A vomir, surtout, parce que dans le détail, on voit bien les angles morts des propositions des candidats : ils veulent tous recruter des policiers et des juges, voire des douaniers. Renforcer le régalien, en somme. Quand Macron veut diviser par deux le nombre d'élèves en ZEP, soit on en déscolarise la moitié, soit on recrute des profs... En somme leurs baisses doivent intégrer ces hausses et être bien plus prononcées, au final.
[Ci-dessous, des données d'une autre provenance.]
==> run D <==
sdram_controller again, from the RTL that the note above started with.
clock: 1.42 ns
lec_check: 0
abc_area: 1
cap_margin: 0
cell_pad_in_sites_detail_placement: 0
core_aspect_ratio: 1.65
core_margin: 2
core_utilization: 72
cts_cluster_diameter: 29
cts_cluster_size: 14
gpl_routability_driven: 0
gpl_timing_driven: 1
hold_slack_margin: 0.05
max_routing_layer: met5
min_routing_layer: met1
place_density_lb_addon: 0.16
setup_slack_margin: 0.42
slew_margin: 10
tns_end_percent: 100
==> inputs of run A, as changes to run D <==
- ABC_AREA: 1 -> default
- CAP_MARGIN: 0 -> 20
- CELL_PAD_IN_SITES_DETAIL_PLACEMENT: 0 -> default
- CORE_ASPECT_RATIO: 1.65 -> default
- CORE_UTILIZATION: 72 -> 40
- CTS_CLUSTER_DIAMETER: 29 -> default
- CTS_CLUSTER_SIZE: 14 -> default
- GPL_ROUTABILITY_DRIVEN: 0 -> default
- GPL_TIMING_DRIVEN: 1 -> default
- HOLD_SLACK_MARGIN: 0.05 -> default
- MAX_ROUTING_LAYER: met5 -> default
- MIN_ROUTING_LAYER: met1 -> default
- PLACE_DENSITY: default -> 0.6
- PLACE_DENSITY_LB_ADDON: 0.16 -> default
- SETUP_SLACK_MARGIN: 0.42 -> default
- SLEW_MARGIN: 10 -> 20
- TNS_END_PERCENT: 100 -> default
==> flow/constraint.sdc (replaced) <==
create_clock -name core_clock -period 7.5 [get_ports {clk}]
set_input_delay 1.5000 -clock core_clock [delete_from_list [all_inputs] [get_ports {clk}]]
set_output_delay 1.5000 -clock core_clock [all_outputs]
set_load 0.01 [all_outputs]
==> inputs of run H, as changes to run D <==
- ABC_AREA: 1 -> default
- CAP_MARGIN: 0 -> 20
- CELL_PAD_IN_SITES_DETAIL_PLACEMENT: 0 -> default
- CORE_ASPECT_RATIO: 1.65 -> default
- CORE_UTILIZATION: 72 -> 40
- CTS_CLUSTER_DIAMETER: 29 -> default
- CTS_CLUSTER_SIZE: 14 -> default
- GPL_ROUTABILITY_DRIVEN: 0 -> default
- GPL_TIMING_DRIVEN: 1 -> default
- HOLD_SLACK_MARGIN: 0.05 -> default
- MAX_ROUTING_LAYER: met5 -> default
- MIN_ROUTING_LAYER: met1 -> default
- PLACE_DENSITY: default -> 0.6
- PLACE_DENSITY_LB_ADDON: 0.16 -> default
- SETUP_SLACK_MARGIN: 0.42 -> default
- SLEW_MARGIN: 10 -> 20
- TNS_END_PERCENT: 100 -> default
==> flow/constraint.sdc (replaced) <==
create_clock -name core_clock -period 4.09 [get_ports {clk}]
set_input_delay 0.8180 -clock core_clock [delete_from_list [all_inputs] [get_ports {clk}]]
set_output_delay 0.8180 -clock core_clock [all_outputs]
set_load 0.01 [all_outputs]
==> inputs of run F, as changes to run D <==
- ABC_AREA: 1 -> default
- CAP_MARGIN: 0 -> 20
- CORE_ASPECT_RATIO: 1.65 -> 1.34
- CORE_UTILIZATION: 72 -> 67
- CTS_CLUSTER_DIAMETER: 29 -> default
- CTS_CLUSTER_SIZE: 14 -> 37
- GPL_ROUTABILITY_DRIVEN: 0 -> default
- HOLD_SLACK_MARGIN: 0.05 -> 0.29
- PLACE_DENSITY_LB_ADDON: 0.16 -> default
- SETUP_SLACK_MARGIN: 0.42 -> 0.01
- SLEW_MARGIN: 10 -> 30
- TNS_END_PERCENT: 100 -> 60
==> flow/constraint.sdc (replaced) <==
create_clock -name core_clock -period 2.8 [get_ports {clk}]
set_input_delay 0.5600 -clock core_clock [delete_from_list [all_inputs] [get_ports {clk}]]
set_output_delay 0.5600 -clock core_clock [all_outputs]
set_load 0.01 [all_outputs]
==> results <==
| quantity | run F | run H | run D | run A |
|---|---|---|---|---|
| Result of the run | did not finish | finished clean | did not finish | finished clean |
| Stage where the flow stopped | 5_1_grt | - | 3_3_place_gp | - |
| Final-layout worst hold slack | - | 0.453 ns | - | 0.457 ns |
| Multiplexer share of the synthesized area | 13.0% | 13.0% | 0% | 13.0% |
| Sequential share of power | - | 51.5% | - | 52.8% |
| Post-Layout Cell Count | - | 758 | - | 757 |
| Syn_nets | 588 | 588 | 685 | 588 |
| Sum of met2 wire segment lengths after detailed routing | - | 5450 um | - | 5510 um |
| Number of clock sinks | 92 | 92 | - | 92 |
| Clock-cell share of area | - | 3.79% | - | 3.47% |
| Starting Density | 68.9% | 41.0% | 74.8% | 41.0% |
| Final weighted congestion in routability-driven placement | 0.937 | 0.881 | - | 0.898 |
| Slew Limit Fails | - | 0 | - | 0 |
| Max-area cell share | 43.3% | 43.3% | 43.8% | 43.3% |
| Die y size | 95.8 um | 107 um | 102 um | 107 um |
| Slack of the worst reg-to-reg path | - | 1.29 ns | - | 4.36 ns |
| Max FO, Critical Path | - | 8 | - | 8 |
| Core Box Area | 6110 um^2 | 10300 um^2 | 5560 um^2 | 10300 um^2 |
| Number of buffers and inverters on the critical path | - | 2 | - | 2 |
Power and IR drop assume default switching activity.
==> flow/design.v <==
module matvec_mul #(
    parameter R=8, C=8, W_X=8, W_K=8,
    localparam DEPTH = $clog2(C),
               W_M = W_X + W_K,
               W_Y = W_M + DEPTH
  )(  
    input  logic clk, cen,
    input  logic signed [R-1:0][C-1:0][W_K-1:0] k,
    input  logic signed        [C-1:0][W_X-1:0] x, 
    output logic signed        [R-1:0][W_Y-1:0] y
  );
  localparam C_PAD = 2**$clog2(C);
  logic signed [W_Y-1:0] tree [R][DEPTH+1][C_PAD];  
  logic signed [C_PAD-1:0][W_X-1:0] x_pad;
  logic signed [R-1:0][C_PAD-1:0][W_K-1:0] k_pad;      
  always_comb begin
    x_pad = '0;
    k_pad = '0;
    for (int i = 0; i < C; i++) begin
      x_pad[i] = x[i];
    end
    for (int i = 0; i < R; i++) begin
      for (int j = 0; j < C; j++) begin
        k_pad[i][j] = k[i][j];
      end
    end
  end
  genvar r, c, d, a;
  for (r=0; r<R; r=r+1) begin
    for (c=0; c<C_PAD; c=c+1)
      always_ff @(posedge clk)   
        if (cen) tree[r][0][c] <= $signed(k_pad[r][c]) * $signed(x_pad[c]);
    for (d=0; d<DEPTH; d=d+1)
      for (a=0; a<C_PAD/2**(d+1); a=a+1)
        always_ff @(posedge clk)   
          if (cen) tree[r][d+1][a] <= tree[r][d][2*a] + tree[r][d][2*a+1];
    assign y[r] = tree[r][DEPTH][0];
  end
endmodule
module axis_matvec_mul #(
    parameter R=8, C=8, W_X=4, W_K=3,
    localparam W_Y = W_X + W_K + $clog2(C)
)(
    input  logic clk, rstn,
    output logic s_axis_kx_tready,
    input  logic s_axis_kx_tvalid,
    input  logic [R*C*W_K + C*W_X -1:0] s_axis_kx_tdata,
    input  logic m_axis_y_tready,
    output logic m_axis_y_tvalid,
    output logic [R*W_Y-1:0] m_axis_y_tdata
);
    typedef enum logic [2:0] {
        IDLE,
        LOAD_DATA,
        COMPUTING,
        RESULT_READY
    } state_t;
    state_t state, next_state;
    logic [R-1:0][C-1:0][W_K-1:0] k_reg;
    logic [C-1:0][W_X-1:0] x_reg;
    logic [R*W_Y-1:0] y_reg;
    logic computing;
    logic [$clog2(C+2)-1:0] compute_counter;
    always_ff @(posedge clk or negedge rstn) begin
        if (!rstn) begin
            state <= IDLE;
        end else begin
            state <= next_state;
        end
    end
    matvec_mul #(
        .R(R), .C(C), .W_X(W_X), .W_K(W_K)
    ) MATVEC (
        .clk(clk),
        .cen(computing),
        .k(k_reg),
        .x(x_reg),
        .y(y_reg)
    );
    always_comb begin
        next_state = state;
        case (state)
            IDLE: 
                if (s_axis_kx_tvalid && s_axis_kx_tready)
                    next_state = LOAD_DATA;
            LOAD_DATA:
                next_state = COMPUTING;
            COMPUTING: 
                if (compute_counter == C+1)
                    next_state = RESULT_READY;
            RESULT_READY:
                if (m_axis_y_tready)
                    next_state = IDLE;
        endcase
    end
    always_ff @(posedge clk or negedge rstn) begin
        if (!rstn) begin
            k_reg <= '0;
            x_reg <= '0;
            computing <= 1'b0;
            compute_counter <= '0;
            m_axis_y_tvalid <= 1'b0;
            m_axis_y_tdata <= '0;
        end else begin
            case (state)
                IDLE: begin
                    compute_counter <= '0;
                    computing <= 1'b0;
                    if (s_axis_kx_tvalid && s_axis_kx_tready) begin
                        for (int r = 0; r < R; r++) begin
                            for (int c = 0; c < C; c++) begin
                                k_reg[r][c] <= s_axis_kx_tdata[(r*C + c)*W_K +: W_K];
                            end
                        end
                        for (int c = 0; c < C; c++) begin
                            x_reg[c] <= s_axis_kx_tdata[R*C*W_K + c*W_X +: W_X];
                        end
                    end
                end
                LOAD_DATA: begin
                    computing <= 1'b1;
                end
                COMPUTING: begin
                    compute_counter <= compute_counter + 1;
                    if (compute_counter == C+1) begin
                        m_axis_y_tdata <= y_reg;
                        m_axis_y_tvalid <= 1'b1;
                        computing <= 1'b0;
                    end
                end
                RESULT_READY: begin
                    if (m_axis_y_tready) begin
                        m_axis_y_tvalid <= 1'b0;
                    end
                end
            endcase
        end
    end
    assign s_axis_kx_tready = (state == IDLE);
endmodule
clock: 2.75 ns
lec_check: 0
abc_area: 0
cap_margin: 30
cell_pad_in_sites_global_placement: 0
core_margin: 2
core_utilization: 57
cts_cluster_size: 100
min_routing_layer: met1
place_density_lb_addon: 0.11
setup_slack_margin: 0.03
slew_margin: 20
run.sh (not shown) runs the stock make flow with config.mk's settings and CLKGATE_MAP_FILE=.
The baseline produced a clean layout.
Then changed:
ABC_AREA = not set   (was 0)
CAP_MARGIN = 20   (was 30)
CELL_PAD_IN_SITES_GLOBAL_PLACEMENT = not set   (was 0)
CORE_UTILIZATION = 71   (was 57)
CTS_CLUSTER_SIZE = 36   (was 100)
MIN_ROUTING_LAYER = not set   (was met1)
PLACE_DENSITY_LB_ADDON = not set   (was 0.11)
SETUP_SLACK_MARGIN = not set   (was 0.03)
clock period = 6.57 ns   (was 2.75 ns; I/O delays follow)
Effect:
- sequential share of layout area is higher by 1.8 points
- first-iteration DRC count went up by 17%
- non-clock buffer count shrinks by 187
- die area came out lower by about 20%
Then changed:
CORE_UTILIZATION = 21   (was 71)
CTS_CLUSTER_SIZE = not set   (was 36)
clock period = 3.67 ns   (was 6.57 ns; I/O delays follow)
Cell count rose by 43%. First-iteration DRC count went down by 43%. Critical path depth is unchanged. Fmax climbs by 9.4%. Worst setup slack loses 2600 ps. Global-route usage goes down by 21 points. Clock-buffer cell count decreases by 28. Worst hold slack stays flat.
Then changed:
ABC_AREA = 1   (was not set)
CORE_UTILIZATION = 72   (was 21)
SETUP_SLACK_MARGIN = 0.3   (was not set)
clock period = 1.99 ns   (was 3.67 ns; I/O delays follow)
This time the run ran to the end with violations: negative setup slack.
Routed wire length rose by 36%.
Setup slack got worse by 1900 ps.
Design area rose by 9.3%.
Clock skew fell by 37 ps.
Cell count fell by 4.6%.
First-iteration DRC count rose to 4.4 times its value.
Fmax fell by 6.7%.
Register-to-register slack got worse by 1900 ps.
Then changed:
ABC_AREA = not set   (was 1)
CORE_UTILIZATION = 62   (was 72)
SETUP_SLACK_MARGIN = 0.44   (was 0.3)
clock period = 2.75 ns   (was 1.99 ns; I/O delays follow)
What happened: With this change the flow finished clean. Non-clock buffer count falls by 500. Final cell count falls by about a fifth. Count of clock-buffer cells in the layout rises by 16. Setup slack is better by 1500 ps. Cell area falls by a few percent.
Mais quid des profs, justement ? Quid des soignants ? Quid des agents EDF, de la SNCF, des agents des impôts, de la sécurité sociale ? Pour des candidats banquiers qui exigent de la clarté au décile près, on ne les voit jamais détailler leurs coupes. Ils avancent des confortables "fonctions supports" dans "les collectivités territoriales", une vision purement dupliquée sur ce qui se passe dans les fusions acquisitions et autres phénomènes de concentration des grosses boîtes où les financiers évoquent toujours "des mutualisations des fonctions supports". Savent-ils ce dont ils parlent ? On peut en douter, les salariés laissés sur le carreau aussi, d'ailleurs. Ils regardent surtout la ligne de marge nette, tout en bas. Le reste est littérature pour eux, et ils n'aiment pas ça.